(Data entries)
<<<<

[config.mk]
export PLATFORM = sky130hd
export DESIGN_NAME = bcrypt_expand_wr_seq_flat
export DESIGN_NICKNAME = d
export VERILOG_FILES = /design/src/rtl/bcrypt_expand_wr_seq_if.sv /design/src/rtl/bcrypt_expand_wr_seq.sv /design/src/flat_wrapper.sv
export SDC_FILE = /design/constraint.sdc
export NUM_CORES = 1
export LEC_CHECK = 0
export ABC_AREA = 1
export BUFFER_PORTS_ARGS = -buffer_cell sky130_fd_sc_hd__buf_2
export CAP_MARGIN = 20
export CORE_MARGIN = 10
export CORE_UTILIZATION = 29
export DETAILED_ROUTE_END_ITERATION = 12
export PLACE_DENSITY_LB_ADDON = 0.08
export SYNTH_ARGS = -nofsm -noshare
export SYNTH_HDL_FRONTEND = slang
export SYNTH_SLANG_ARGS = --single-unit
export TNS_END_PERCENT = 50
[constraint.sdc]
create_clock -name CLK -period 2.7 [get_ports CLK]
set_input_delay 0.54 -clock CLK [delete_from_list [all_inputs] [get_ports CLK]]
set_output_delay 0.54 -clock CLK [all_outputs]
set_load 0.03 [all_outputs]
[src/rtl/bcrypt_expand_wr_seq_if.sv]
// rtl/bcrypt_expand_wr_seq_if.sv - control, encryption handshake and RAM write bus of the ExpandKey write-back sequencer
interface bcrypt_expand_wr_seq_if;
    logic       start;
    logic       salt_mode;
    logic       busy;
    logic       done;
    logic       enc_start;
    logic       enc_done;
    logic       salt_xor;
    logic       salt_half;
    logic       wr_lr;
    logic       P_wr_en;
    logic [4:0] P_wr_addr;
    logic       S_wr_en;
    logic [9:0] S_wr_addr;

    modport master (
        input  start, salt_mode, enc_done,
        output busy, done, enc_start, salt_xor, salt_half, wr_lr,
               P_wr_en, P_wr_addr, S_wr_en, S_wr_addr
    );

    modport slave (
        output start, salt_mode, enc_done,
        input  busy, done, enc_start, salt_xor, salt_half, wr_lr,
               P_wr_en, P_wr_addr, S_wr_en, S_wr_addr
    );
endinterface

[src/rtl/bcrypt_expand_wr_seq.sv]
// rtl/bcrypt_expand_wr_seq.sv - sequences 521 Blowfish encryptions and writes each L/R result into P then S
module bcrypt_expand_wr_seq #(
    parameter logic [4:0] P_ADDR_BASE = 5'd0,
    parameter int         P_PAIRS     = 9,
    parameter int         S_PAIRS     = 512
) (
    input  logic                      CLK,
    input  logic                      RST,
    bcrypt_expand_wr_seq_if.master    bus
);
    localparam logic [9:0] P_PAIRS_W = 10'(P_PAIRS);
    localparam logic [9:0] LAST_PAIR = 10'(P_PAIRS + S_PAIRS - 1);

    typedef enum logic [2:0] {
        ST_IDLE,
        ST_REQ,
        ST_WAIT,
        ST_WR_L,
        ST_WR_R,
        ST_FIN
    } state_t;

    state_t     state;
    state_t     state_next;
    logic [9:0] pair;
    logic       salt_q;
    logic [4:0] p_addr;
    logic [9:0] s_addr;

    logic       in_p;
    logic       last_pair;
    logic [9:0] s_idx;
    logic [4:0] p_even;
    logic [9:0] s_even;

    assign in_p      = (pair < P_PAIRS_W);
    assign last_pair = (pair == LAST_PAIR);
    assign s_idx     = pair - P_PAIRS_W;
    assign p_even    = P_ADDR_BASE + 5'(pair << 1);
    assign s_even    = s_idx << 1;

    assign bus.salt_xor  = salt_q;
    assign bus.salt_half = pair[0];
    assign bus.P_wr_addr = p_addr;
    assign bus.S_wr_addr = s_addr;

    always_ff @(posedge CLK) begin
        if (RST) begin
            state <= ST_IDLE;
        end else begin
            state <= state_next;
        end
    end

    always_comb begin
        state_next    = state;
        bus.busy      = 1'b0;
        bus.done      = 1'b0;
        bus.enc_start = 1'b0;
        bus.wr_lr     = 1'b0;
        bus.P_wr_en   = 1'b0;
        bus.S_wr_en   = 1'b0;
        case (state)
            ST_IDLE: begin
                if (bus.start) begin
                    state_next = ST_REQ;
                end
            end
            ST_REQ: begin
                bus.busy      = 1'b1;
                bus.enc_start = 1'b1;
                state_next    = ST_WAIT;
            end
            ST_WAIT: begin
                bus.busy = 1'b1;
                if (bus.enc_done) begin
                    state_next = ST_WR_L;
                end
            end
            ST_WR_L: begin
                bus.busy    = 1'b1;
                bus.P_wr_en = in_p;
                bus.S_wr_en = ~in_p;
                state_next  = ST_WR_R;
            end
            ST_WR_R: begin
                bus.busy    = 1'b1;
                bus.wr_lr   = 1'b1;
                bus.P_wr_en = in_p;
                bus.S_wr_en = ~in_p;
                state_next  = last_pair ? ST_FIN : ST_REQ;
            end
            ST_FIN: begin
                bus.done   = 1'b1;
                state_next = ST_IDLE;
            end
            default: begin
                state_next = ST_IDLE;
            end
        endcase
    end

    // Address registers load the even address as the core result lands, so they are valid with the strobe.
    always_ff @(posedge CLK) begin
        if (RST) begin
            pair   <= '0;
            salt_q <= 1'b0;
            p_addr <= P_ADDR_BASE;
            s_addr <= '0;
        end else begin
            case (state)
                ST_IDLE: begin
                    if (bus.start) begin
                        pair   <= '0;
                        salt_q <= bus.salt_mode;
                    end
                end
                ST_WAIT: begin
                    if (bus.enc_done) begin
                        if (in_p) begin
                            p_addr <= p_even;
                        end else begin
                            s_addr <= s_even;
                        end
                    end
                end
                ST_WR_L: begin
                    if (in_p) begin
                        p_addr <= p_addr + 5'd1;
                    end else begin
                        s_addr <= s_addr + 10'd1;
                    end
                end
                ST_WR_R: begin
                    if (!last_pair) begin
                        pair <= pair + 10'd1;
                    end
                end
                ST_FIN: begin
                    salt_q <= 1'b0;
                end
                default: begin
                end
            endcase
        end
    end
endmodule

[src/flat_wrapper.sv]
// flat-port wrapper written by rule: the top's interface ports become plain ports
module bcrypt_expand_wr_seq_flat 
#(
    parameter logic [4:0] P_ADDR_BASE = 5'd0,
    parameter int         P_PAIRS     = 9,
    parameter int         S_PAIRS     = 512
)
  (CLK, RST, bus_start, bus_salt_mode, bus_enc_done, bus_busy, bus_done, bus_enc_start, bus_salt_xor, bus_salt_half, bus_wr_lr, bus_P_wr_en, bus_P_wr_addr, bus_S_wr_en, bus_S_wr_addr);
  bcrypt_expand_wr_seq_if bus_i ();
  input  logic CLK;
  input  logic RST;
  input wire logic [$bits(bus_i.start)-1:0] bus_start;
  input wire logic [$bits(bus_i.salt_mode)-1:0] bus_salt_mode;
  input wire logic [$bits(bus_i.enc_done)-1:0] bus_enc_done;
  output wire logic [$bits(bus_i.busy)-1:0] bus_busy;
  output wire logic [$bits(bus_i.done)-1:0] bus_done;
  output wire logic [$bits(bus_i.enc_start)-1:0] bus_enc_start;
  output wire logic [$bits(bus_i.salt_xor)-1:0] bus_salt_xor;
  output wire logic [$bits(bus_i.salt_half)-1:0] bus_salt_half;
  output wire logic [$bits(bus_i.wr_lr)-1:0] bus_wr_lr;
  output wire logic [$bits(bus_i.P_wr_en)-1:0] bus_P_wr_en;
  output wire logic [$bits(bus_i.P_wr_addr)-1:0] bus_P_wr_addr;
  output wire logic [$bits(bus_i.S_wr_en)-1:0] bus_S_wr_en;
  output wire logic [$bits(bus_i.S_wr_addr)-1:0] bus_S_wr_addr;
  assign bus_i.start = bus_start;
  assign bus_i.salt_mode = bus_salt_mode;
  assign bus_i.enc_done = bus_enc_done;
  assign bus_busy = bus_i.busy;
  assign bus_done = bus_i.done;
  assign bus_enc_start = bus_i.enc_start;
  assign bus_salt_xor = bus_i.salt_xor;
  assign bus_salt_half = bus_i.salt_half;
  assign bus_wr_lr = bus_i.wr_lr;
  assign bus_P_wr_en = bus_i.P_wr_en;
  assign bus_P_wr_addr = bus_i.P_wr_addr;
  assign bus_S_wr_en = bus_i.S_wr_en;
  assign bus_S_wr_addr = bus_i.S_wr_addr;
  bcrypt_expand_wr_seq #(.P_ADDR_BASE(P_ADDR_BASE), .P_PAIRS(P_PAIRS), .S_PAIRS(S_PAIRS)) u_core (.CLK(CLK), .RST(RST), .bus(bus_i));
endmodule
==> run_results.csv, run 1 <==
group,metric,value,unit
grt,grt_max_degree,20,
placed_design,place_congestion,0.7439,
clock_tree,cts_tree,"built",
setup_path,worst_ep_required_time,2.16,ns
timing,max_freq,435.5,MHz
yosys,ys_types,37,
timing,finalCriticalPeriod,2.296,ns
power_and_ir_drop,irDropWorstVdd,0.1553,mV
clock_tree,clock_path_buffers,2,
yosys,synth_fp_nets,316,
placed_design,dpl_cell_area,0.002205,sq mm
yosys,synth_edf_count,0,
yosys,synthesis.area,0.002052,sq mm
route,drt_iter0_drc,77,
route,dr.pass1.iters,4,
layout,utilization,33.53,%
yosys,yosys_register_bits,29,
status,status,"finished, final reports clean",
floorplanning,initial_core_util,30.04,%
timing,setup_tns,0,ns
clock_tree,cts-root-buf,"clkbuf_8",
clock_tree,cts_buffers,5,
route,ant_nets,0,
yosys,synthArstFlopShare,0,%
timing,worst_pin_slew,0.6615,ns
power_and_ir_drop,p_leak,1.076,nW
yosys,synth_ff_type,"dfxtp_1",
layout,multiInputGateArea,0.001214,sq mm
timing,hold_violations,0,
placed_design,port_buffers,27,
setup_path,crit_chain,"inv_1 > ha_1 > inv_1 > o21ai_4 > nand3_4 > nor2_1 > buf_2",
timing,holdWs,0.4492,ns
layout,design_area,0.002291,sq mm
timing,rsz0062_at_grt,"false",
layout,regArea,580.6,sq um
clock_tree,clock_latency,0.27,ns
setup_path,endpoint_kind,"output port",
placed_design,dp_cells,420,
clock_tree,cts_resized,0,
power_and_ir_drop,power_density,457.1,mW/mm^2
yosys,yosys_warnings,0,
setup_path,cp_max_fo,8,
grt,first_global_vias,1771,
route,vias_per_cell,4.454,
floorplanning,io_pins,28,
layout,drive_gt1_share,21.15,%
setup_path,slowest_delay,0.38,ns
route,vias,1902,
timing,finalCritPeriodShare,85.05,%
timing,fin_worst_skew,0.004207,ns
clock_tree,htreeDepth,2,
layout,stdcell_count,427,
layout,layout_commonest_cell,"nand2_1",
setup_path,crit_slowest_cell,"dfxtp_1",
yosys,syn_inst,306,
job,drv_cap,0,
min_path,hp-class,"reg2reg",
clock_tree,cts_sinks,29,
floorplanning,die_x,104.1,um
setup_path,path_class,"reg2out",
placed_design,dp_hpwl,3.995,mm
layout,fin_nets,341,
route,routed_wl,5.339,mm
timing,max_slew_margin,55.85,%
grt,antenna_found_initial,0,
clock_tree,hold_buffers,0,
floorplanning,die-area,0.01084,sq mm
clock_tree,cts_setup_buffers,0,
setup_path,arrival,1.76,ns
layout,area_delta_synth_final,11.65,%
setup_path,cpMostUsedCell,"inv_1",
yosys,avgSynthCellArea,6.706,sq um
layout,fillers,792,
grt,grt_pass1_wl,9.080,mm
yosys,seq_area_frac_synth,28.29,%
layout,n_antenna_cell,0,
grt,grt_use_total,10.00,%
setup_path,crit_path_start_kind,"register",
floorplanning,design.core.area,0.006832,sq mm
route,wl_per_cell,12.50,um
floorplanning,dieHeight,104.1,um
timing,final_max_slew_viol_count,0,
layout,final_cell_mix,"nand2_1 (58), nor2_1 (51), dfxtp_1 (29)",
clock_tree,clk_pin_slew,0.06,ns
timing,finalSetupViolCount,0,
floorplanning,num_rows,30,
grt,overflow,0,
route,drc,0,
-- state kept, by name, summed over array words and instances (netlist names) --
name / flops
u_core.bus.S_wr_addr: 10
u_core.pair: 10
u_core.bus.P_wr_addr: 5
u_core.state: 3
u_core.bus.salt_xor: 1
-- layer usage --
metal  vias to the layer above  part of all wire (%)  wire [um]  GRT usage, %
met2                        19                    44       2372         15.45
li1                       1047                     -          -             -
met3                         2                   3.2        171         2.912
met4                         0                  0.62         33         2.982
met1                       834                    52       2761         13.06
met5                         -                     0          0             0
-- critical path, delay by kind of cell (launching register included) --
kind | cells | cell delay, ns
adders and majority gates | 1 | 0.19
DFF | 1 | 0.38
buffers and inverters | 3 | 0.45
AOI/OAI and AO/OA | 1 | 0.23
and+or+nand+nor | 2 | 0.24
-- synthesized netlist by cell type, types with 3 or more instances --
master / instances / area share [%]
nand2_1: 58 / 11
nor2_1: 51 / 9.3
dfxtp_1: 29 / 28
inv_1: 27 / 4.9
nand3_1: 26 / 6.3
a21oi_1: 23 / 5.6
o21ai_0: 15 / 3.7
inv_2: 9 / 1.6
nand4_1: 7 / 2.1
buf_6: 5 / 2.7
ha_1: 5 / 3.0
o21ai_1: 5 / 1.2
nand2_4: 4 / 2.2
nor2_2: 4 / 1.2
o21ai_2: 4 / 1.7
xor2_1: 4 / 1.7
nor3_1: 3 / 0.73
-- power breakdown --
group          internal, W  switching, W
Combinational    0.0000639      0.000157
Clock             0.000202      0.000158
Sequential        0.000446     0.0000197
-- logic make-up (layout without fill, tap and decap cells) --
family / after synthesis / in the layout / synth area share (%)
xor+xnor: 5 / 5 / 2.134
fa+ha+maj: 5 / 5 / 3.049
compound gates: 55 / 55 / 16.10
simple gates: 164 / 164 / 37.87
flops: 29 / 29 / 28.29
buf+inv: 48 / 73 / 12.56
-- layout make-up --
cell class,count,area share [%]
Inverter,38,6.445
Clock buffer,7,3.768
Sequential cell,29,25.34
Tap cell,96,5.243
Timing Repair Buffer,28,6.226
Multi-Input combinational cell,229,52.98
-- worst paths after layout --
| path | startpoint | end | slack, ns | depth (start not counted) |
|---|---|---|---|---|
| worst min-delay path | u_core.bus.salt_xor | u_core.bus.salt_xor | 0.45 | 2 |
| worst max-delay path | u_core.pair[0] | bus_P_wr_en | 0.40 | 7 |
| worst min register to register | u_core.bus.salt_xor | u_core.bus.salt_xor | 0.45 | 2 |
| worst max register to register | u_core.pair[0] | u_core.bus.S_wr_addr[9] | 0.79 | 10 |
-- per-stage QoR --
step | total power [W] | setup WS, ns
final | 0.001047 | 0.4038
after global routing | 0.001117 | 0.2374
after CTS | 0.001073 | 0.3749
after detailed placement | 0.0007002 | 0.6817
after global placement | 0.0007035 | 0.7160
after floorplan | 0.0006476 | 0.5171
Note: power is estimated with default switching activity, not from simulation.
==> run 2: changes to the inputs <==
ABC_AREA = 0   (was 1)
==> run 2 against run 1 <==
Clock skew is 0.0040 ns higher. Clock power rose by 12%. Synthesized area fell by 11%. Final cell count decreased by 21%. Sequential share of layout area up 1.8 points. Critical path type unchanged. Largest power group unchanged.
==> run_results.csv, run 2 <==
group,metric,value,unit
power_and_ir_drop,report.power.total,0.001020,W
yosys,synth_area_leader_cell,"dfxtp_1",
setup_path,cp_max_fo,10,
layout,drive_gt1_share,22.61,%
yosys,synth_fp_nets,244,
layout,stdcell_count,336,
floorplanning,initial_core_util,30.33,%
timing,fin_ws,0.1155,ns
grt,first_global_vias,1659,
route,drc,0,
layout,n_antenna_cell,0,
setup_path,worst_ep_required_time,2.16,ns
yosys,syn_inst,234,
grt,grt_pass1_wl,8.631,mm
setup_path,crit_buf_inv,1,
layout,layout_commonest_cell,"dfxtp_1",
yosys,yosysMostFrequentCell,"dfxtp_1",
yosys,yosys_register_bits,29,
yosys,synth_top_area_share,31.96,%
setup_path,crit_family,"simple AND/OR/NAND/NOR gates",
setup_path,arrival,2.04,ns
route,vias_per_cell,5.241,
setup_path,crit_slowest_cell,"or4_4",
grt,antenna_found_initial,0,
timing,setup_tns,0,ns
job,drv_cap,0,
clock_tree,cts_sinks,29,
timing,max_slew_margin,55.63,%
grt,overflow,0,
setup_path,crit_chain,"or4_4 > a2111oi_4 > a21boi_2 > clkbuf_4",
timing,holdWs,0.5073,ns
placed_design,port_buffers,27,
yosys,ys_types,54,
route,dr.pass1.iters,4,
timing,rsz0062_at_grt,"false",
clock_tree,clock_path_buffers,2,
clock_tree,hold_buffers,0,
timing,fin_worst_skew,0.008253,ns
clock_tree,cts_tree,"built",
placed_design,dp_hpwl,3.804,mm
power_and_ir_drop,power_density,476.2,mW/mm^2
timing,finalCriticalPeriod,2.585,ns
timing,max_freq,386.9,MHz
route,wl_per_cell,15.82,um
floorplanning,dieHeight,99.15,um
layout,fin_nets,270,
route,vias,1761,
setup_path,crit_path_start_kind,"register",
floorplanning,die-area,0.009831,sq mm
timing,finalSetupViolCount,0,
floorplanning,design.core.area,0.005991,sq mm
floorplanning,num_rows,28,
floorplanning,io_pins,28,
setup_path,slowest_delay,0.61,ns
timing,finalCritPeriodShare,95.72,%
grt,grt_use_total,10.49,%
placed_design,dp_cells,327,
route,routed_wl,5.316,mm
route,ant_nets,0,
power_and_ir_drop,irDropWorstVdd,0.1961,mV
min_path,hp-class,"reg2reg",
yosys,avgSynthCellArea,7.764,sq um
placed_design,place_congestion,0.7727,
clock_tree,cts_buffers,5,
yosys,synthArstFlopShare,0,%
status,status,"finished, final reports clean",
yosys,seq_area_frac_synth,31.96,%
clock_tree,clk_pin_slew,0.07,ns
timing,worst_pin_slew,0.6487,ns
grt,grt_max_degree,24,
timing,final_max_slew_viol_count,0,
placed_design,post-place-ws,0.3767,ns
layout,fillers,659,
clock_tree,clock_latency,0.28,ns
setup_path,endpoint_kind,"output port",
clock_tree,htreeDepth,2,
yosys,synthesis.area,0.001817,sq mm
setup_path,path_class,"reg2out",
yosys,synth_ff_type,"dfxtp_1",
yosys,yosys_warnings,0,
yosys,synthTopCellsByCount,"dfxtp_1 (29), a21oi_1 (28), nor2_1 (20)",
layout,final_cell_mix,"dfxtp_1 (29), a21oi_1 (28), buf_2 (26)",
yosys,yosys-top-cells-area,"dfxtp_1 (32%), a21oi_1 (7.7%), o21ai_0 (5.0%)",
floorplanning,die_x,99.15,um
clock_tree,cts-root-buf,"clkbuf_8",
layout,area_delta_synth_final,17.84,%
power_and_ir_drop,p_leak,0.8113,nW
timing,hold_violations,0,
yosys,synth_edf_count,0,
route,drt_iter0_drc,90,
==> run 2: cell count changes after synthesis, moves of 5 or more <==
cell / change
nand2b_1: +5
o21ai_1: -5
inv_2: -9
nor3_1: +11
inv_1: -23
nand3_1: -16
nor2_1: -31
nand2_1: -43
a21oi_1: +5
clkbuf_1: +12
==> run 2: power by group <==
part | internal (W) | switching [W]
sequential | 0.000438 | 0.0000209
clock | 0.000230 | 0.000173
combinational | 0.0000526 | 0.000105
==> run 2: worst paths after layout <==
check,from,endpoint,slack [ns],cells past startpoint
hold / removal,u_core.bus.P_wr_addr[4],u_core.bus.P_wr_addr[4],0.51,2
setup / recovery,u_core.pair[4],bus_P_wr_en,0.12,4
setup reg to reg,u_core.pair[4],u_core.bus.S_wr_addr[8],0.28,7
hold reg to reg,u_core.bus.P_wr_addr[4],u_core.bus.P_wr_addr[4],0.51,2
==> run 2: per-stage QoR <==
step / util [%] / instance area, sq um
after floorplan: - / 1821
after global placement: 33.88 / 2029
after detailed placement: 33.88 / 2029
after CTS: 35.57 / 2131
after global routing: 35.74 / 2141
final: 35.74 / 2141
==> run 2: worst register-to-register path, stage by stage, from the launching register on <==
cell	delay, ns
dfxtp_1	0.39
or4_4	0.61
a2111oi_4	0.37
buf_4	0.18
buf_4	0.13
nand2b_1	0.37
o21ai_0	0.16
a21oi_1	0.16
==> run 2: timing repair <==
item / 4_1_cts / 5_1_grt
setup endpoints to repair: 0 / 2
gates resized for setup: 0 / 2
buffers inserted: 0 / 1
==> run 2: routing by layer <==
| layer | vias to the layer above | routed length [um] | global-route usage, % |
|---|---|---|---|
| met2 | 43 | 2311 | 15.53 |
| met5 | - | 0 | 0 |
| met1 | 806 | 2678 | 13.93 |
| li1 | 907 | - | - |
| met3 | 5 | 263 | 3.183 |
| met4 | 0 | 63 | 3.749 |
==> run 2: final cells by class <==
type | instances | area [sq um] | area share (%)
clock inverter | 1 | 5.005 | 0.2338
clock buffer | 7 | 96.34 | 4.500
timing repair buffer | 35 | 197.7 | 9.234
multi-input combinational | 185 | 1152 | 53.83
inverter | 4 | 15.01 | 0.7013
sequential | 29 | 580.6 | 27.12
tap | 75 | 93.84 | 4.383
==> run 2: cell families (layout without fill, tap and decap cells) <==
group	count (synthesis)	count (layout)	share of synthesized area, %
simple gates	101	101	30.51
compound gates	67	67	23.14
flops	29	29	31.96
buf+inv	20	47	4.821
xor+xnor	8	8	3.856
fa+ha+maj	5	5	3.444
mux	4	4	2.273
==> run 3: changes to the inputs <==
--- a/config.mk
+++ b/config.mk
@@ -12,4 +12,5 @@
 export CORE_UTILIZATION = 29
 export DETAILED_ROUTE_END_ITERATION = 12
+export MAX_ROUTING_LAYER = met4
 export PLACE_DENSITY_LB_ADDON = 0.08
 export SYNTH_ARGS = -nofsm -noshare
==> constraint.sdc (replaced) <==
create_clock -name CLK -period 2.7 [get_ports CLK]
set_input_delay 0.135 -clock CLK [delete_from_list [all_inputs] [get_ports CLK]]
set_output_delay 0.135 -clock CLK [all_outputs]
set_load 0.03 [all_outputs]
==> run 3 against run 2 <==
Clock power is 8.4% lower. Highest routed layer unchanged. Largest cell class unchanged. Combinational power hardly changed. Critical endpoint unchanged. Maximum frequency is 5.8% higher. First-iteration DRC count is 27% lower. Global-route usage is 0.41 points higher. Via count is 2.4% lower. Clock skew hardly changed. Sequential power hardly changed. Wire length is 2.2% lower.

>>>>

ABOUT THIS TASK -
All lines above from the one containing "xor+xnor: 5 / 5 / 2.134" to the one containing "step | total power [W] | setup WS, ns" must be repeated exactly, both lines included, and no others.

YOUR RESPONSE -
xor+xnor: 5 / 5 / 2.134
fa+ha+maj: 5 / 5 / 3.049
compound gates: 55 / 55 / 16.10
simple gates: 164 / 164 / 37.87
flops: 29 / 29 / 28.29
buf+inv: 48 / 73 / 12.56
-- layout make-up --
cell class,count,area share [%]
Inverter,38,6.445
Clock buffer,7,3.768
Sequential cell,29,25.34
Tap cell,96,5.243
Timing Repair Buffer,28,6.226
Multi-Input combinational cell,229,52.98
-- worst paths after layout --
| path | startpoint | end | slack, ns | depth (start not counted) |
|---|---|---|---|---|
| worst min-delay path | u_core.bus.salt_xor | u_core.bus.salt_xor | 0.45 | 2 |
| worst max-delay path | u_core.pair[0] | bus_P_wr_en | 0.40 | 7 |
| worst min register to register | u_core.bus.salt_xor | u_core.bus.salt_xor | 0.45 | 2 |
| worst max register to register | u_core.pair[0] | u_core.bus.S_wr_addr[9] | 0.79 | 10 |
-- per-stage QoR --
step | total power [W] | setup WS, ns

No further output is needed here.